## Given records

--- src/rtl/grid_loader.sv ---
// Assembles a frame row by row over valid/ready and commits it to the life engine with a one-cycle load.
// Optional feature: define GRID_LOADER_ABORT_EN to add the abort input that discards a partial frame.
module grid_loader
    import grid_pkg::*;
#(
    parameter int ROWS = GRID_ROWS,
    parameter int COLS = GRID_COLS
) (
    input  logic                 clk,
    input  logic                 reset,
    input  logic                 row_valid,
    output logic                 row_ready,
    input  logic [COLS-1:0]      row_data,
    input  logic                 row_last,
`ifdef GRID_LOADER_ABORT_EN
    input  logic                 abort,
`endif
    output logic                 load,
    output logic [ROWS*COLS-1:0] in_data,
    output logic                 busy,
    output logic                 frame_err
);

    localparam int RW = $clog2(ROWS);
    localparam logic [RW-1:0] LAST_ROW = RW'(ROWS - 1);

    loader_state_t state;
    loader_state_t state_next;
    logic [RW-1:0] r;
    logic [RW-1:0] r_next;
    logic          write_row;
    logic          err_next;
    logic          abort_req;

`ifdef GRID_LOADER_ABORT_EN
    assign abort_req = abort;
`else
    assign abort_req = 1'b0;
`endif

    // Ready is held low during reset so no row can be taken before the frame is cleared.
    assign row_ready = (state == FILL) && !reset;
    assign busy      = (r != '0) || (state == LOAD);

    always_comb begin
        state_next = state;
        r_next     = r;
        write_row  = 1'b0;
        err_next   = 1'b0;
        case (state)
            FILL: begin
                if (abort_req) begin
                    r_next = '0;
                end else if (row_valid && row_ready) begin
                    write_row = 1'b1;
                    // row_last must coincide exactly with the final row index.
                    if (row_last != (r == LAST_ROW)) begin
                        err_next = 1'b1;
                        r_next   = '0;
                    end else if (row_last) begin
                        r_next     = '0;
                        state_next = LOAD;
                    end else begin
                        r_next = r + 1'b1;
                    end
                end
            end
            LOAD: begin
                state_next = FILL;
            end
            default: begin
                state_next = FILL;
                r_next     = '0;
            end
        endcase
    end

    always_ff @(posedge clk) begin
        if (reset) begin
            state     <= FILL;
            r         <= '0;
            in_data   <= '0;
            load      <= 1'b0;
            frame_err <= 1'b0;
        end else begin
            state     <= state_next;
            r         <= r_next;
            load      <= (state_next == LOAD);
            frame_err <= err_next;
            if (write_row) begin
                in_data[COLS*r +: COLS] <= row_data;
            end
        end
    end

endmodule
--- config.mk ---
export PLATFORM = sky130hd
export DESIGN_NAME = grid_loader
export DESIGN_NICKNAME = d
export VERILOG_FILES = /design/src/rtl/grid_pkg.sv /design/src/rtl/grid_loader.sv
export SDC_FILE = /design/constraint.sdc
export NUM_CORES = 1
export LEC_CHECK = 0
export CORE_MARGIN = 2
export CORE_UTILIZATION = 43
export CTS_BUF_LIST = sky130_fd_sc_hd__clkbuf_8 sky130_fd_sc_hd__clkbuf_16
export DETAILED_ROUTE_END_ITERATION = 10
export PLACE_DENSITY = 0.76
export REMOVE_ABC_BUFFERS = 1
export SETUP_SLACK_MARGIN = 0.1
export SYNTH_ARGS = -nofsm -noshare
export SYNTH_HDL_FRONTEND = slang
export SYNTH_SLANG_ARGS = --single-unit
--- constraint.sdc ---
create_clock -name clk -period 2.7 [get_ports clk]
set_input_delay 0.54 -clock clk [delete_from_list [all_inputs] [get_ports clk]]
set_output_delay 0.54 -clock clk [all_outputs]
set_load 0.01 [all_outputs]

## Task item
An exact copy of all the material is what is needed.

## Solution for this problem
--- src/rtl/grid_loader.sv ---
// Assembles a frame row by row over valid/ready and commits it to the life engine with a one-cycle load.
// Optional feature: define GRID_LOADER_ABORT_EN to add the abort input that discards a partial frame.
module grid_loader
    import grid_pkg::*;
#(
    parameter int ROWS = GRID_ROWS,
    parameter int COLS = GRID_COLS
) (
    input  logic                 clk,
    input  logic                 reset,
    input  logic                 row_valid,
    output logic                 row_ready,
    input  logic [COLS-1:0]      row_data,
    input  logic                 row_last,
`ifdef GRID_LOADER_ABORT_EN
    input  logic                 abort,
`endif
    output logic                 load,
    output logic [ROWS*COLS-1:0] in_data,
    output logic                 busy,
    output logic                 frame_err
);

    localparam int RW = $clog2(ROWS);
    localparam logic [RW-1:0] LAST_ROW = RW'(ROWS - 1);

    loader_state_t state;
    loader_state_t state_next;
    logic [RW-1:0] r;
    logic [RW-1:0] r_next;
    logic          write_row;
    logic          err_next;
    logic          abort_req;

`ifdef GRID_LOADER_ABORT_EN
    assign abort_req = abort;
`else
    assign abort_req = 1'b0;
`endif

    // Ready is held low during reset so no row can be taken before the frame is cleared.
    assign row_ready = (state == FILL) && !reset;
    assign busy      = (r != '0) || (state == LOAD);

    always_comb begin
        state_next = state;
        r_next     = r;
        write_row  = 1'b0;
        err_next   = 1'b0;
        case (state)
            FILL: begin
                if (abort_req) begin
                    r_next = '0;
                end else if (row_valid && row_ready) begin
                    write_row = 1'b1;
                    // row_last must coincide exactly with the final row index.
                    if (row_last != (r == LAST_ROW)) begin
                        err_next = 1'b1;
                        r_next   = '0;
                    end else if (row_last) begin
                        r_next     = '0;
                        state_next = LOAD;
                    end else begin
                        r_next = r + 1'b1;
                    end
                end
            end
            LOAD: begin
                state_next = FILL;
            end
            default: begin
                state_next = FILL;
                r_next     = '0;
            end
        endcase
    end

    always_ff @(posedge clk) begin
        if (reset) begin
            state     <= FILL;
            r         <= '0;
            in_data   <= '0;
            load      <= 1'b0;
            frame_err <= 1'b0;
        end else begin
            state     <= state_next;
            r         <= r_next;
            load      <= (state_next == LOAD);
            frame_err <= err_next;
            if (write_row) begin
                in_data[COLS*r +: COLS] <= row_data;
            end
        end
    end

endmodule
--- config.mk ---
export PLATFORM = sky130hd
export DESIGN_NAME = grid_loader
export DESIGN_NICKNAME = d
export VERILOG_FILES = /design/src/rtl/grid_pkg.sv /design/src/rtl/grid_loader.sv
export SDC_FILE = /design/constraint.sdc
export NUM_CORES = 1
export LEC_CHECK = 0
export CORE_MARGIN = 2
export CORE_UTILIZATION = 43
export CTS_BUF_LIST = sky130_fd_sc_hd__clkbuf_8 sky130_fd_sc_hd__clkbuf_16
export DETAILED_ROUTE_END_ITERATION = 10
export PLACE_DENSITY = 0.76
export REMOVE_ABC_BUFFERS = 1
export SETUP_SLACK_MARGIN = 0.1
export SYNTH_ARGS = -nofsm -noshare
export SYNTH_HDL_FRONTEND = slang
export SYNTH_SLANG_ARGS = --single-unit
--- constraint.sdc ---
create_clock -name clk -period 2.7 [get_ports clk]
set_input_delay 0.54 -clock clk [delete_from_list [all_inputs] [get_ports clk]]
set_output_delay 0.54 -clock clk [all_outputs]
set_load 0.01 [all_outputs]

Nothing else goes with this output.